> [AIM OF THE EXERCISE] The entries below hold a line with "min reg2reg |" and a line with "32 | 160.2 |". Return those lines and all that lie between them, exactly and only.

───── DATA EXTRACT

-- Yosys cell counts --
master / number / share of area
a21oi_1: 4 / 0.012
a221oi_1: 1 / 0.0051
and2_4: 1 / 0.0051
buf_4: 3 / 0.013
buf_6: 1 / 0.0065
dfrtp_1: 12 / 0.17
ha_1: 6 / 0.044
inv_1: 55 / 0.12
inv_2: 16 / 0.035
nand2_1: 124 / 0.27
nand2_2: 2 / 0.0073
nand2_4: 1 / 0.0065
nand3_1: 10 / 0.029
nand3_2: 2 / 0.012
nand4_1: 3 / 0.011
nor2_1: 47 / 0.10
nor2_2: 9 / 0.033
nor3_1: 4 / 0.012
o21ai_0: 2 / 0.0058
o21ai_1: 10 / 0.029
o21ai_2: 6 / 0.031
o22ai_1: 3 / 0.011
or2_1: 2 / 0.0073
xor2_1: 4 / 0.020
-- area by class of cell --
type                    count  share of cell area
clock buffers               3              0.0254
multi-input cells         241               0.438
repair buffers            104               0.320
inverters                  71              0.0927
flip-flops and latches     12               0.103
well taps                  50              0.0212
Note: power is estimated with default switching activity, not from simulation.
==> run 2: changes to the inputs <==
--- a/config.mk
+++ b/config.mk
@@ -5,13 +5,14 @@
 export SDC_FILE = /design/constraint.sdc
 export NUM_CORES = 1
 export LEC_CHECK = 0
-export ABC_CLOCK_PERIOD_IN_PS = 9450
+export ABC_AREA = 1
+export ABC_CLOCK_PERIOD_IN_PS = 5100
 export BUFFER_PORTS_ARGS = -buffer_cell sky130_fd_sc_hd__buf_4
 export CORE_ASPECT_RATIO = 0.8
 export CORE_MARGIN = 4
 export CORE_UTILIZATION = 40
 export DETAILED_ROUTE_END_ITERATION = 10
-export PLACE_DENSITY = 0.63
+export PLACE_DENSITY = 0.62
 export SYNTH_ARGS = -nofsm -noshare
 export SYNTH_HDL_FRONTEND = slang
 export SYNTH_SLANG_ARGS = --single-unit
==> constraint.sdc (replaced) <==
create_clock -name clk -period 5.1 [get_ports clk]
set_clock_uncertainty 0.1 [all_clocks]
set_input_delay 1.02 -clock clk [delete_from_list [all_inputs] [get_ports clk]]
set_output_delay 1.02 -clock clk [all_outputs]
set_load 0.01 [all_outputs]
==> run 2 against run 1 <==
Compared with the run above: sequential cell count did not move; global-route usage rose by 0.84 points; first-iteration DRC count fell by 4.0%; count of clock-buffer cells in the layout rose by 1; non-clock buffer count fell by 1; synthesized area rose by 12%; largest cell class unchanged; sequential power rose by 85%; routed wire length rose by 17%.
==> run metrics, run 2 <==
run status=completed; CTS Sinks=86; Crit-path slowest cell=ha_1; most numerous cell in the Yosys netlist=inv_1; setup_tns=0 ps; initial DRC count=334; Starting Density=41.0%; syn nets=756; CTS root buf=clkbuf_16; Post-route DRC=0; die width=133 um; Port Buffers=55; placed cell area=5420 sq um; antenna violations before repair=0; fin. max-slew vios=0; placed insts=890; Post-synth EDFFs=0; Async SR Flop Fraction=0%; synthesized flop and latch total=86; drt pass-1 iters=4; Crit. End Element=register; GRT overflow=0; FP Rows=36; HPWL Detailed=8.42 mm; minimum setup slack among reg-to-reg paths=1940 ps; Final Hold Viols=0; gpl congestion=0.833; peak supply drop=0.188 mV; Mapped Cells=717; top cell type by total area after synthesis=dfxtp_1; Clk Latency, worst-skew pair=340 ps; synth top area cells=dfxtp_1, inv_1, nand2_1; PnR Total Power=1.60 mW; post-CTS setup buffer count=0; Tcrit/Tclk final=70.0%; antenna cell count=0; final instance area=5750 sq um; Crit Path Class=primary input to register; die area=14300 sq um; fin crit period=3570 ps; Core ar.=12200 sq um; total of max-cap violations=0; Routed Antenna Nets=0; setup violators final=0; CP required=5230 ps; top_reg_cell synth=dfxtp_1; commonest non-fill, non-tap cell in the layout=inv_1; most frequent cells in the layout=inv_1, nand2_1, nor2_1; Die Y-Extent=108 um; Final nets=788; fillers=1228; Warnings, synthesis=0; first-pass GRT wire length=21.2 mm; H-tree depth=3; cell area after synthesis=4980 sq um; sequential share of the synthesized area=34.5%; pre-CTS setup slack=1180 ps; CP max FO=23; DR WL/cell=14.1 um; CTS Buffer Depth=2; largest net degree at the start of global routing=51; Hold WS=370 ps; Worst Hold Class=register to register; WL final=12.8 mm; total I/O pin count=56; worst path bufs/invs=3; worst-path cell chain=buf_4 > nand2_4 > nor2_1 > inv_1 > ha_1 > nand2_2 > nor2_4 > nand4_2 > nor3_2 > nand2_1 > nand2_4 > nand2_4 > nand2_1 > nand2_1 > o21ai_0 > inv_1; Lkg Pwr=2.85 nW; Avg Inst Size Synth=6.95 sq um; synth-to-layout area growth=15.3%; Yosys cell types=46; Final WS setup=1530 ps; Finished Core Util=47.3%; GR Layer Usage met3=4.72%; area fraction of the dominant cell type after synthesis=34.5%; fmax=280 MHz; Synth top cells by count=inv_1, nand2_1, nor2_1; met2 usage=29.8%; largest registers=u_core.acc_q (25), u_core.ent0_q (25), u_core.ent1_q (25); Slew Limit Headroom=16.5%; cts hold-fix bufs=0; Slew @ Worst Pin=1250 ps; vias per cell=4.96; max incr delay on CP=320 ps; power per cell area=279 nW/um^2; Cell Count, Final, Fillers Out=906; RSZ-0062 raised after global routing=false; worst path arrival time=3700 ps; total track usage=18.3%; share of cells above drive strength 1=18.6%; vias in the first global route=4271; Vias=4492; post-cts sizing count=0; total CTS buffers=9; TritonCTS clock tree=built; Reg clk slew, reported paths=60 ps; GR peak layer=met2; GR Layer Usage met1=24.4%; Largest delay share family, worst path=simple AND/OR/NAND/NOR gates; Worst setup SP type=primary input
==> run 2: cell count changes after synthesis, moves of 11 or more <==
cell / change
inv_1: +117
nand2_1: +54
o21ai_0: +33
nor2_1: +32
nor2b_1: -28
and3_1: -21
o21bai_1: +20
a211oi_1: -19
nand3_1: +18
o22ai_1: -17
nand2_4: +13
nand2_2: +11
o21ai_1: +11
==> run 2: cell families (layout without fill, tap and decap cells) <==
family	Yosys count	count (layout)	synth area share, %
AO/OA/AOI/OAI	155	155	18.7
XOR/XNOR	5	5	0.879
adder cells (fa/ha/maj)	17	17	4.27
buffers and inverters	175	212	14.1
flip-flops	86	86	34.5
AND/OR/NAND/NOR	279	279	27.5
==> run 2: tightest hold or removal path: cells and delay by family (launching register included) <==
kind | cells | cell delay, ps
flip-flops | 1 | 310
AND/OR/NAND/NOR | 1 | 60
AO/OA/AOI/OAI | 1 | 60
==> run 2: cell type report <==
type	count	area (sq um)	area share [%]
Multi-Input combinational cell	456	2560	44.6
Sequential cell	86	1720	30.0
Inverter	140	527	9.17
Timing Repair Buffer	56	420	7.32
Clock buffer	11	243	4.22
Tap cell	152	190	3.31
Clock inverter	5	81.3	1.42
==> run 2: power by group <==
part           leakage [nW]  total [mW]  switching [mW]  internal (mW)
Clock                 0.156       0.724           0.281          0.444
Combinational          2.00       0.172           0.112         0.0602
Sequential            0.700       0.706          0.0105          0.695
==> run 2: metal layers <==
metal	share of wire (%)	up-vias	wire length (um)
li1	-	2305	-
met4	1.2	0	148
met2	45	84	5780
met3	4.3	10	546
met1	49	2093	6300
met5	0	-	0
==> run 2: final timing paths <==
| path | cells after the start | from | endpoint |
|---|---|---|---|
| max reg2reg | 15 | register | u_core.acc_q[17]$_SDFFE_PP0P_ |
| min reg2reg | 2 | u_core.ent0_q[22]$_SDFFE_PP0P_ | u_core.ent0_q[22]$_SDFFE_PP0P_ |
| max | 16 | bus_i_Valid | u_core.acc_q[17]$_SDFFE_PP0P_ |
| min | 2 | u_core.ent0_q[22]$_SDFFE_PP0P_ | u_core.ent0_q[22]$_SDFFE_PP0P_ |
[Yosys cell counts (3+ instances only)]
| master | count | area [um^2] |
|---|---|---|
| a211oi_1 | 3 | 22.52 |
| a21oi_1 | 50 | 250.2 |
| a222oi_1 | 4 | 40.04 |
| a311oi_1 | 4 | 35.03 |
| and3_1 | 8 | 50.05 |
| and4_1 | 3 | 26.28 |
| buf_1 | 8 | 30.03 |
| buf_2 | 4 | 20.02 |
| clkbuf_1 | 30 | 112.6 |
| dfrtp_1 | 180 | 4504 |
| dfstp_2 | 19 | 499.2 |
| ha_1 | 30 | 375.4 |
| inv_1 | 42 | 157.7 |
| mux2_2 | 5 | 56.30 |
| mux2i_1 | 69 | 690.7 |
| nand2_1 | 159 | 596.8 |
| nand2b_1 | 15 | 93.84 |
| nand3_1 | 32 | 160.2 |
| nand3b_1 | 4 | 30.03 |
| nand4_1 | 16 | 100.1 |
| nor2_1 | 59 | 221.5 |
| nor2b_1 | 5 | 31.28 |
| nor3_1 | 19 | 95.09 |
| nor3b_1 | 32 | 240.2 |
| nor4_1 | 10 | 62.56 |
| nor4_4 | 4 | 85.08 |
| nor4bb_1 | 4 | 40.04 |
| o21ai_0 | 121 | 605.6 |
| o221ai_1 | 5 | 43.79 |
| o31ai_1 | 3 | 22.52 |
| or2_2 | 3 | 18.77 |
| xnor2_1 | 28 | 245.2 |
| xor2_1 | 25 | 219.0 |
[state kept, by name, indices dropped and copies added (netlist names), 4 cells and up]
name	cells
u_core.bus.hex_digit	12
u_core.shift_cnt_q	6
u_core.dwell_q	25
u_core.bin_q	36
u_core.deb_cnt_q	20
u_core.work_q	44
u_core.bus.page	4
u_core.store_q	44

──────────

> [WRITTEN ANSWER]
| min reg2reg | 2 | u_core.ent0_q[22]$_SDFFE_PP0P_ | u_core.ent0_q[22]$_SDFFE_PP0P_ |
| max | 16 | bus_i_Valid | u_core.acc_q[17]$_SDFFE_PP0P_ |
| min | 2 | u_core.ent0_q[22]$_SDFFE_PP0P_ | u_core.ent0_q[22]$_SDFFE_PP0P_ |
[Yosys cell counts (3+ instances only)]
| master | count | area [um^2] |
|---|---|---|
| a211oi_1 | 3 | 22.52 |
| a21oi_1 | 50 | 250.2 |
| a222oi_1 | 4 | 40.04 |
| a311oi_1 | 4 | 35.03 |
| and3_1 | 8 | 50.05 |
| and4_1 | 3 | 26.28 |
| buf_1 | 8 | 30.03 |
| buf_2 | 4 | 20.02 |
| clkbuf_1 | 30 | 112.6 |
| dfrtp_1 | 180 | 4504 |
| dfstp_2 | 19 | 499.2 |
| ha_1 | 30 | 375.4 |
| inv_1 | 42 | 157.7 |
| mux2_2 | 5 | 56.30 |
| mux2i_1 | 69 | 690.7 |
| nand2_1 | 159 | 596.8 |
| nand2b_1 | 15 | 93.84 |
| nand3_1 | 32 | 160.2 |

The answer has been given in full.